Domani a Montecitorio si tiene l’esame della Legge Comunitaria (A.C. n. 4623-A) in cui è stato introdotto (art. 18) l’emendamento proposto dall’on. Fava che prevede la responsabilità dei fornitori dei servizi di comunicazione per i comportamenti tenuti dai propri utenti sui siti. Secondo Confindustria Digitale, che raccoglie al suo interno le principali associazioni di imprese del settore da Assotelecomunicazini-Asstel, Assinform ad Aiip e Anitec, si tratta di un emendamento che avrebbe conseguenze depressive sul nascente mercato dell’e-commerce in Italia e sullo sviluppo del web nel nostro paese. L’articolo in questione infatti è stato inserito con l’intento di fermare la pirateria nel settore audio-visivo costringendo di fatto i provider a controllare ogni bit che transita sulle loro reti. Per questo Confindustria Digitale ha inviato una lettera ai deputati membri della IX Commissione della Camera (trasporti, poste e tlc), ai capigruppo e agli onorevoli firmatari di emendamenti soppressivi chiedendo l’eliminazione di tale articolo che porterebbe nei fatti i provider ad esercitare un controllo e una censura preventiva dei contenuti degli utenti, ledendo i diritti di privacy dei cittadini.
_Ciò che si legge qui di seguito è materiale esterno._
<file path="src/rtl/iter_adder_if.sv">
// iter_adder_if: request/result bundle for the iterative adder.
// The master drives operands and start; the slave returns status and results.
interface iter_adder_if #(
  parameter int WIDTH = 64
) ();
  logic             start;
  logic             sub;
  logic [WIDTH-1:0] A;
  logic [WIDTH-1:0] B;
  logic             Cin;
  logic             busy;
  logic             done;
  logic [WIDTH-1:0] S;
  logic             Cout;
  logic             Ofl;
  logic             Zero;

  modport master (
    output start, sub, A, B, Cin,
    input  busy, done, S, Cout, Ofl, Zero
  );

  modport slave (
    input  start, sub, A, B, Cin,
    output busy, done, S, Cout, Ofl, Zero
  );
endinterface

</file>
<file path="src/rtl/iter_adder.sv">
// iter_adder: multi-cycle add/subtract, CHUNK bits per clock.
// Lookahead carries inside a chunk; only the inter-chunk carry is a flop.
module iter_adder #(
  parameter int WIDTH = 64,
  parameter int CHUNK = 16
) (
  input logic         clk,
  input logic         rst_n,
  iter_adder_if.slave bus
);
  localparam int NCH = WIDTH / CHUNK;
  localparam int KW  = (NCH > 1) ? $clog2(NCH) : 1;

  typedef enum logic [1:0] {
    IDLE,
    RUN,
    DONE
  } state_e;

  state_e           state_q, state_d;
  logic [WIDTH-1:0] a_q, a_d;
  logic [WIDTH-1:0] b_q, b_d;
  logic [WIDTH-1:0] s_q, s_d;
  logic [KW-1:0]    k_q, k_d;
  logic             carry_q, carry_d;
  logic             cout_q, cout_d;
  logic             ofl_q, ofl_d;
  logic             zero_q, zero_d;
  logic             busy, done;
  logic             accept, last;
  logic [CHUNK-1:0] ca, cb, csum;
  logic [CHUNK:0]   cc;

  // c[i] from group generate/propagate of bits below i and carry-in
  function automatic logic [CHUNK:0] cla(
    input logic [CHUNK-1:0] x,
    input logic [CHUNK-1:0] y,
    input logic             ci
  );
    logic [CHUNK:0] c;
    logic           gg;
    logic           pp;
    gg   = 1'b0;
    pp   = 1'b1;
    c[0] = ci;
    for (int i = 0; i < CHUNK; i++) begin
      gg       = (x[i] & y[i]) | ((x[i] ^ y[i]) & gg);
      pp       = (x[i] ^ y[i]) & pp;
      c[i + 1] = gg | (pp & ci);
    end
    return c;
  endfunction

  assign accept = bus.start && (state_q != RUN);
  assign last   = (k_q == KW'(NCH - 1));
  assign ca     = a_q[int'(k_q) * CHUNK +: CHUNK];
  assign cb     = b_q[int'(k_q) * CHUNK +: CHUNK];
  assign cc     = cla(ca, cb, carry_q);
  assign csum   = ca ^ cb ^ cc[CHUNK-1:0];

  always_ff @(posedge clk or negedge rst_n) begin
    if (!rst_n) begin
      state_q <= IDLE;
    end else begin
      state_q <= state_d;
    end
  end

  always_comb begin
    state_d = state_q;
    unique case (1'b1)
      accept:                        state_d = RUN;
      (state_q == RUN) && last:      state_d = DONE;
      (state_q == DONE) && !bus.start: state_d = IDLE;
      default: ;
    endcase
  end

  always_comb begin
    busy = (state_q == RUN);
    done = (state_q == DONE);
  end

  always_comb begin
    a_d     = a_q;
    b_d     = b_q;
    s_d     = s_q;
    k_d     = k_q;
    carry_d = carry_q;
    cout_d  = cout_q;
    ofl_d   = ofl_q;
    zero_d  = zero_q;
    if (accept) begin
      a_d     = bus.A;
      b_d     = bus.B ^ {WIDTH{bus.sub}};
      carry_d = bus.sub | bus.Cin;
      k_d     = '0;
    end else if (state_q == RUN) begin
      s_d[int'(k_q) * CHUNK +: CHUNK] = csum;
      carry_d = cc[CHUNK];
      k_d     = k_q + 1'b1;
      if (last) begin
        k_d    = '0;
        cout_d = cc[CHUNK];
        ofl_d  = cc[CHUNK] ^ cc[CHUNK-1];
        zero_d = (s_d == '0);
      end
    end
  end

  always_ff @(posedge clk or negedge rst_n) begin
    if (!rst_n) begin
      a_q     <= '0;
      b_q     <= '0;
      s_q     <= '0;
      k_q     <= '0;
      carry_q <= 1'b0;
      cout_q  <= 1'b0;
      ofl_q   <= 1'b0;
      zero_q  <= 1'b0;
    end else begin
      a_q     <= a_d;
      b_q     <= b_d;
      s_q     <= s_d;
      k_q     <= k_d;
      carry_q <= carry_d;
      cout_q  <= cout_d;
      ofl_q   <= ofl_d;
      zero_q  <= zero_d;
    end
  end

  assign bus.busy = busy;
  assign bus.done = done;
  assign bus.S    = s_q;
  assign bus.Cout = cout_q;
  assign bus.Ofl  = ofl_q;
  assign bus.Zero = zero_q;
endmodule

</file>
<file path="src/flat_wrapper.sv">
// flat-port wrapper written by rule: the top's interface ports become plain ports
module iter_adder_flat 
#(
  parameter int WIDTH = 64,
  parameter int CHUNK = 16
)
  (clk, rst_n, bus_start, bus_sub, bus_A, bus_B, bus_Cin, bus_busy, bus_done, bus_S, bus_Cout, bus_Ofl, bus_Zero);
  iter_adder_if #(.WIDTH(WIDTH)) bus_i ();
  input logic clk;
  input logic rst_n;
  input wire logic [$bits(bus_i.start)-1:0] bus_start;
  input wire logic [$bits(bus_i.sub)-1:0] bus_sub;
  input wire logic [$bits(bus_i.A)-1:0] bus_A;
  input wire logic [$bits(bus_i.B)-1:0] bus_B;
  input wire logic [$bits(bus_i.Cin)-1:0] bus_Cin;
  output wire logic [$bits(bus_i.busy)-1:0] bus_busy;
  output wire logic [$bits(bus_i.done)-1:0] bus_done;
  output wire logic [$bits(bus_i.S)-1:0] bus_S;
  output wire logic [$bits(bus_i.Cout)-1:0] bus_Cout;
  output wire logic [$bits(bus_i.Ofl)-1:0] bus_Ofl;
  output wire logic [$bits(bus_i.Zero)-1:0] bus_Zero;
  assign bus_i.start = bus_start;
  assign bus_i.sub = bus_sub;
  assign bus_i.A = bus_A;
  assign bus_i.B = bus_B;
  assign bus_i.Cin = bus_Cin;
  assign bus_busy = bus_i.busy;
  assign bus_done = bus_i.done;
  assign bus_S = bus_i.S;
  assign bus_Cout = bus_i.Cout;
  assign bus_Ofl = bus_i.Ofl;
  assign bus_Zero = bus_i.Zero;
  iter_adder #(.WIDTH(WIDTH), .CHUNK(CHUNK)) u_core (.clk(clk), .rst_n(rst_n), .bus(bus_i));
endmodule
</file>
<file path="config.mk">
export PLATFORM = sky130hd
export DESIGN_NAME = iter_adder_flat
export DESIGN_NICKNAME = d
export VERILOG_FILES = /design/src/rtl/iter_adder_if.sv /design/src/rtl/iter_adder.sv /design/src/flat_wrapper.sv
export SDC_FILE = /design/constraint.sdc
export NUM_CORES = 1
export LEC_CHECK = 0
export CORE_UTILIZATION = 56
export CTS_CLUSTER_DIAMETER = 200
export DETAILED_ROUTE_END_ITERATION = 16
export HOLD_SLACK_MARGIN = 0.05
export PLACE_DENSITY = 0.86
export SLEW_MARGIN = 20
export SYNTH_ARGS = -nofsm -noshare
export SYNTH_HDL_FRONTEND = slang
export SYNTH_SLANG_ARGS = --single-unit
</file>
<file path="constraint.sdc">
create_clock -name clk -period 8 [get_ports clk]
set_input_delay 1.6 -clock clk [delete_from_list [all_inputs] [get_ports clk]]
set_output_delay 1.6 -clock clk [all_outputs]
set_load 0.01 [all_outputs]
</file>
==> key figures <==
Run status
  – Status: finished, final reports clean

Setup path
  – Worst-path fanout max: 27
  – CP max-delay cell: mux4_2
  – Crit path kind: reg -> reg
  – Startpoint Class: flop
  – Setup crit end: u_core.bus.Zero
  – Worst R2R End: u_core.bus.Zero
  – Worst reg2reg path depth: 11
  – Slowest stage delay, CP: 0.64 ns
  – Launch point of the worst reg-to-reg path: u_core.k_q[0]
  – Crit path from: u_core.k_q[0]
  – Crit-path cells: buf_4 > mux4_2 > ha_1 > a21o_1 > a31o_1 > a31oi_2 > a21oi_2 > xor2_1 > nor2_1 > a41o_1 > a22o_1
  – Reg-to-reg slack, setup: between 3 and 4 ns
  – Crit end category: flop
  – CP arrival: 4.53 ns
  – Crit path required time: 8.33 ns

Routing
  – Via Count: 7365
  – DR pass1 iterations: 7
  – Drt total wl: 24900 um
  – DRC violations left: 0
  – Drt wl/cell: 20.3 um
  – Routed vias/inst: 6.01
  – Uppermost routed layer: met4
  – Met3 wire length: around 1500 um
  – M1 WL: 10100 um
  – Routed length on met2: 12400 um
  – Post-route ant nets: 0
  – DR iter-0 viols: 561

Floorplan
  – Initial core utilization: 57.9%
  – I/O pin count: 202
  – Rows: 47
  – Die footprint: 0.0179 mm^2
  – Chip Height: 134 um
  – Core area: 0.0168 mm^2
  – Die width: 134 um

Synthesis
  – Number of flops mapped to enable cells by yosys: 0
  – Synth warnings: 0
  – Post-Synthesis Cells: 817
  – Dominant cells by area after synthesis: dfrtp_1, mux2_2, mux4_2
  – Synth Area in Adders: 3.04%
  – Netlist cell types: 58
  – Top cells by count, synth: dfrtp_1, nand2_1, o21ai_0
  – #FFs+latches synth: 200
  – Share of the synthesized area in the top cell type: 51.6%
  – Synth async-reset ratio: 100%
  – Ys flop type: dfrtp_1
  – Sequential fraction of the synthesis area: between 50% and 60%
  – Compound-Gate Fraction of Synth Area: 12.9%
  – Mux cell area share after synthesis: 15.2%
  – Post-Synthesis Cell Area: slightly below 0.01 mm^2
  – XOR/XNOR Fraction of Synth Area: between 6 and 7%
  – Post-Synthesis Net Count: around 1000
  – Mean Syn Cell Area: approximately 12 um^2
  – Post-Synth Simple-Gate Area: 8.29%
  – Top-count cell post-synth: dfrtp_1
  – Largest family of logic cells by synthesized area: multiplexers
  – Yosys top cell by area: dfrtp_1

Timing
  – Final Hold Viols: 0
  – Max-slew violation total from the final report: 0
  – Final Critical Period: between 4 and 5 ns
  – Tcrit/Tclk final: 52.5%
  – Layout Skew: 0.0126 ns
  – F_max: approximately 240 MHz
  – Rel. slew slack: about 32%
  – TNS Setup: 0 ns
  – Unrepaired setup endpoints after global routing: no
  – Worst-Margin Slew: ~1.0 ns
  – # setup viols final: 0

GRT
  – Total GRT Usage: 29.4%
  – Largest net degree at the start of global routing: 121
  – Global-route wire length before repair: 39700 um
  – Grt ovf: 0
  – Antenna violations before repair: 0
  – Vias in the first global route: 7407

Clocking
  – Post-CTS Setup Inserts: 0
  – Reg clk slew, reported paths: 0.07 ns
  – CTS Buf Count: 17
  – Clk sink count: 200
  – Htree depth: 4
  – Cts hold-fix bufs: 0
  – Clock Latency Late Sink: 0.44 ns
  – Clock root buffer: clkbuf_16
  – TritonCTS clock tree: yes
  – Clock Path Buffers: 2
  – CTS-repair resized insts: 0

Placement
  – Placed cell areas: between 0.01 and 0.015 mm^2
  – Detailed Place HPWL: ~18000 um
  – Final RePlAce weighted congestion: a little under 0.9
  – IO buf count: 201

Worst hold path
  – Hold Path Class: reg -> reg

Finish
  – Nets@finish: 1149
  – Area grow syn2layout: 27.9%
  – ANT cells: 0
  – Fillers: 1115
  – Layout cell share with drive strength beyond 1: 14.5%
  – Final Instance Area: around 0.012 mm^2

Flow run
  – Max Cap Violations: 0

Pwr
  – Power Total: 6.40 mW
  – LEAKAGE: 5.24 nW
  – Power density over cell area: slightly above 500 mW/mm^2
  – Peak supply drop: 0.000422 V
state kept, by name, summed over array words and instances, names as in the netlist:
name             cells
u_core.bus.Zero      1
u_core.bus.Cout      1
u_core.b_q          64
u_core.state_q       2
u_core.bus.Ofl       1
u_core.a_q          64
u_core.k_q           2
u_core.bus.S        64
u_core.carry_q       1
cell type report:
type	count	area, um^2	area share [%]
clock buffers	23	478	3.85
clock inverters	9	91.3	0.736
inverters	5	23.8	0.191
multi-input cells	564	4500	36.2
flip-flops and latches	200	5010	40.3
well taps	220	275	2.22
repair buffers	205	2040	16.5
cells by family (layout without fill, tap and decap cells):
kind of cell | count (synthesis) | after routing
AOI/OAI and AO/OA | 190 | 190
xor gates and xnor gates | 76 | 76
adders and majority gates | 23 | 23
buffers and inverters | 53 | 242
DFF | 200 | 200
muxes | 99 | 99
and+or+nand+nor | 176 | 176
where the power goes:
| group | switching, mW | internal [mW] |
|---|---|---|
| clock network | 0.379 | 0.457 |
| logic | 2.21 | 1.56 |
| registers | 0.315 | 1.48 |
| total | 2.90 | 3.50 |
per-layer routing:
layer / vias up / GRT usage [%]
met1: 3677 / 38.1
met4: 0 / 13.7
met5: - / 0
met3: 64 / 4.79
li1: 3312 / -
met2: 312 / 48.7
worst min-delay path by stage:
| stage | from | to | slack (ns) | depth (start not counted) |
|---|---|---|---|---|
| 2_1_floorplan | u_core.b_q[32] | u_core.b_q[32] | 0.44 | 2 |
| 3_3_place_gp | u_core.b_q[40] | u_core.b_q[40] | 0.46 | 2 |
| 3_5_place_dp | u_core.b_q[43] | u_core.b_q[43] | 0.46 | 2 |
| 4_1_cts | u_core.b_q[43] | u_core.b_q[43] | 0.48 | 2 |
| 5_1_grt | u_core.b_q[43] | u_core.b_q[43] | 0.50 | 2 |
| 6_report | u_core.b_q[33] | u_core.b_q[33] | 0.48 | 2 |
stage by stage:
step	hold WS (ns)	setup WS (ns)	utilization, %	instances
6_report	0.476	3.80	74.1	1226
3_5_place_dp	0.465	3.65	70.7	1194
5_1_grt	0.502	3.58	74.1	1226
2_1_floorplan	0.445	4.16	-	817
3_3_place_gp	0.455	3.67	70.7	1194
4_1_cts	0.480	3.85	74.1	1226
layout by cell type (no fill, tap or decap), types with 3 or more instances in the layout:
cell type        count
buf_4                5
inv_1                4
ha_1                22
clkbuf_8             4
clkbuf_1             3
xnor2_1             72
and3_1               3
nor4_1              11
nor3_1               7
nand3b_1             3
o21a_1               3
a21o_1               6
mux2_2              65
nor2b_1              4
a21oi_1             13
o31ai_1              4
clkinv_4             5
nand2_1            102
or4_1                3
nand4_1              4
o21ai_0             92
a22o_1              44
clkdlybuf4s50_1    199
nand3_1              8
nor2_1              19
clkbuf_16           17
mux4_2              32
xor2_1               4
dfrtp_1            199
worst max-delay path: cells and delay by family (launching register included):
family,cells,cell delay [ns]
xor+xnor,1,0.64
fa+ha+maj,1,0.39
flops,1,0.55
compound gates,6,1.23
simple gates,1,0.08
buf+inv,1,0.53
mux,1,0.64
(Power assumes the default switching activity.)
Inoltre la conseguenza sarebbe di disallineare le norme italiane del commercio elettronico da quelle europee ed internazionale, senza essere certi dell’efficacia di tali provvedimenti al fine del contrasto alla contraffazione. Secondo Confindustria Digitale il nostro ordinamento prevede già una serie di strumenti in grado di garantire che i reati legati alla contraffazione vengano giustamente perseguiti: “La legge, infatti, impone agli operatori di segnalare alle autorità le notizie di violazione che ricevono da parte di chi si qualifica come titolare dei diritti ed, essendo la repressione dei reati e le relative indagini prerogativa esclusiva della magistratura, non è consentita alcuna surroga da parte dei privati”. Vedremo domani come si comporterà il Parlamento e se l’appello giunto dal mondo Ict sarà stato ascoltato.
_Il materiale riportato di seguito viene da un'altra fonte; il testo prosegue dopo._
$ cat src/rtl/eth_tx_framer_if.sv
// Byte-stream handshake between the upstream frame source and the TX framer,
// plus the GMII-style transmit outputs and the busy flag.
interface eth_tx_framer_if;
    logic       DATA_VALID_IN;
    logic [7:0] DATA_IN;
    logic       DATA_ACK;
    logic [7:0] TXD;
    logic       TX_EN;
    logic       TX_BUSY;

    modport master (
        output DATA_VALID_IN,
        output DATA_IN,
        input  DATA_ACK,
        input  TXD,
        input  TX_EN,
        input  TX_BUSY
    );

    modport slave (
        input  DATA_VALID_IN,
        input  DATA_IN,
        output DATA_ACK,
        output TXD,
        output TX_EN,
        output TX_BUSY
    );
endinterface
Per Confindustria Digitale l’emendamento non solo è dannoso, ma anche inutile, in quanto l’ordinamento già prevede una serie di strumenti in grado di assicurare il perseguimento dei reati legati alla contraffazione, che rientrano nell’ambito del diritto penale. “La legge, infatti, impone agli operatori di segnalare alle autorità le notizie di violazione che ricevono da parte di chi si qualifica come titolare dei diritti ed, essendo la repressione dei reati e le relative indagini prerogativa esclusiva della magistratura, non è consentita alcuna surroga da parte dei privati”.
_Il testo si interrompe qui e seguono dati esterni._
File: config.mk
export PLATFORM = sky130hd
export DESIGN_NAME = password_entry_flat
export DESIGN_NICKNAME = d
export VERILOG_FILES = /design/src/rtl/bomb_pkg.sv /design/src/rtl/password_entry_if.sv /design/src/rtl/password_entry_tick_gen.sv /design/src/rtl/password_entry.sv /design/src/flat_wrapper.sv
export SDC_FILE = /design/constraint.sdc
export NUM_CORES = 1
export LEC_CHECK = 0
export ABC_CLOCK_PERIOD_IN_PS = 5100
export CELL_PAD_IN_SITES_DETAIL_PLACEMENT = 1
export CELL_PAD_IN_SITES_GLOBAL_PLACEMENT = 1
export CORE_ASPECT_RATIO = 1.5
export CORE_UTILIZATION = 43
export DETAILED_ROUTE_END_ITERATION = 12
export PLACE_DENSITY_LB_ADDON = 0.1
export REMOVE_ABC_BUFFERS = 1
export SYNTH_ARGS = -nofsm -noshare
export SYNTH_HDL_FRONTEND = slang
export SYNTH_SLANG_ARGS = --single-unit
File: constraint.sdc
create_clock -name clk -period 5.1 [get_ports clk]
set_clock_uncertainty 0.05 [all_clocks]
set_input_delay 1.02 -clock clk [delete_from_list [all_inputs] [get_ports clk]]
set_output_delay 1.02 -clock clk [all_outputs]
set_load 0.02 [all_outputs]
==> config.mk <==
export PLATFORM = sky130hd
export DESIGN_NAME = sync_fifo_buffer_flat
export DESIGN_NICKNAME = d
export VERILOG_FILES = /design/src/rtl/sync_fifo_buffer_if.sv /design/src/rtl/sync_fifo_buffer.sv /design/src/flat_wrapper.sv
export SDC_FILE = /design/constraint.sdc
export NUM_CORES = 1
export LEC_CHECK = 0
export ABC_AREA = 1
export BUFFER_PORTS_ARGS = -buffer_cell sky130_fd_sc_hd__buf_2
export CORE_UTILIZATION = 60
export DETAILED_ROUTE_END_ITERATION = 12
export GPL_ROUTABILITY_DRIVEN = 0
export PLACE_DENSITY = 0.79
export SKIP_CTS_REPAIR_TIMING = 1
export SYNTH_ARGS = -nofsm -noshare
export SYNTH_HDL_FRONTEND = slang
export SYNTH_SLANG_ARGS = --single-unit
==> constraint.sdc <==
create_clock -name clk_i -period 4.7 [get_ports clk_i]
set_clock_uncertainty 0.1 [all_clocks]
set_input_delay 0.705 -clock clk_i [delete_from_list [all_inputs] [get_ports clk_i]]
set_output_delay 0.705 -clock clk_i [all_outputs]
set_load 0.005 [all_outputs]
==> src/rtl/sync_fifo_buffer_if.sv <==
// Handshake and status bundle for sync_fifo_buffer.
// master: the producer/consumer side. slave: the FIFO itself.
// The overflow_o/underflow_o signals exist only when SYNC_FIFO_ERR_FLAGS_EN is defined.
interface sync_fifo_buffer_if #(
    parameter int data_size    = 8,
    parameter int address_size = 3
);
    logic                    write_en_i;
    logic [data_size-1:0]    write_data_i;
    logic                    read_en_i;
    logic [data_size-1:0]    read_data_o;
    logic                    read_valid_o;
    logic                    full_o;
    logic                    empty_o;
    logic                    almost_full_o;
    logic                    almost_empty_o;
    logic [address_size:0]   count_o;
`ifdef SYNC_FIFO_ERR_FLAGS_EN
    logic                    overflow_o;
    logic                    underflow_o;

    modport master (
        output write_en_i, write_data_i, read_en_i,
        input  read_data_o, read_valid_o, full_o, empty_o,
               almost_full_o, almost_empty_o, count_o, overflow_o, underflow_o
    );

    modport slave (
        input  write_en_i, write_data_i, read_en_i,
        output read_data_o, read_valid_o, full_o, empty_o,
               almost_full_o, almost_empty_o, count_o, overflow_o, underflow_o
    );
`else
    modport master (
        output write_en_i, write_data_i, read_en_i,
        input  read_data_o, read_valid_o, full_o, empty_o,
               almost_full_o, almost_empty_o, count_o
    );

    modport slave (
        input  write_en_i, write_data_i, read_en_i,
        output read_data_o, read_valid_o, full_o, empty_o,
               almost_full_o, almost_empty_o, count_o
    );
`endif
endinterface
Insomma, tutto il settore dell’Ict è unanime nel chiedere al Parlamento di considerare la soppressione dell’articolo introdotto dal cosiddetto emendamento Fava nella Legge comunitaria, “a favore dello sviluppo dell’innovazione tecnologica, della diffusione dell’e-commerce e delle piccole e medie imprese italiane, in un contesto che confermi la coerenza e la compatibilità della normativa italiana a livello nazionale ed europeo, anche in considerazione del preannunciato processo di revisione della direttiva comunitaria che ha dettato il quadro giuridico per il commercio elettronico”.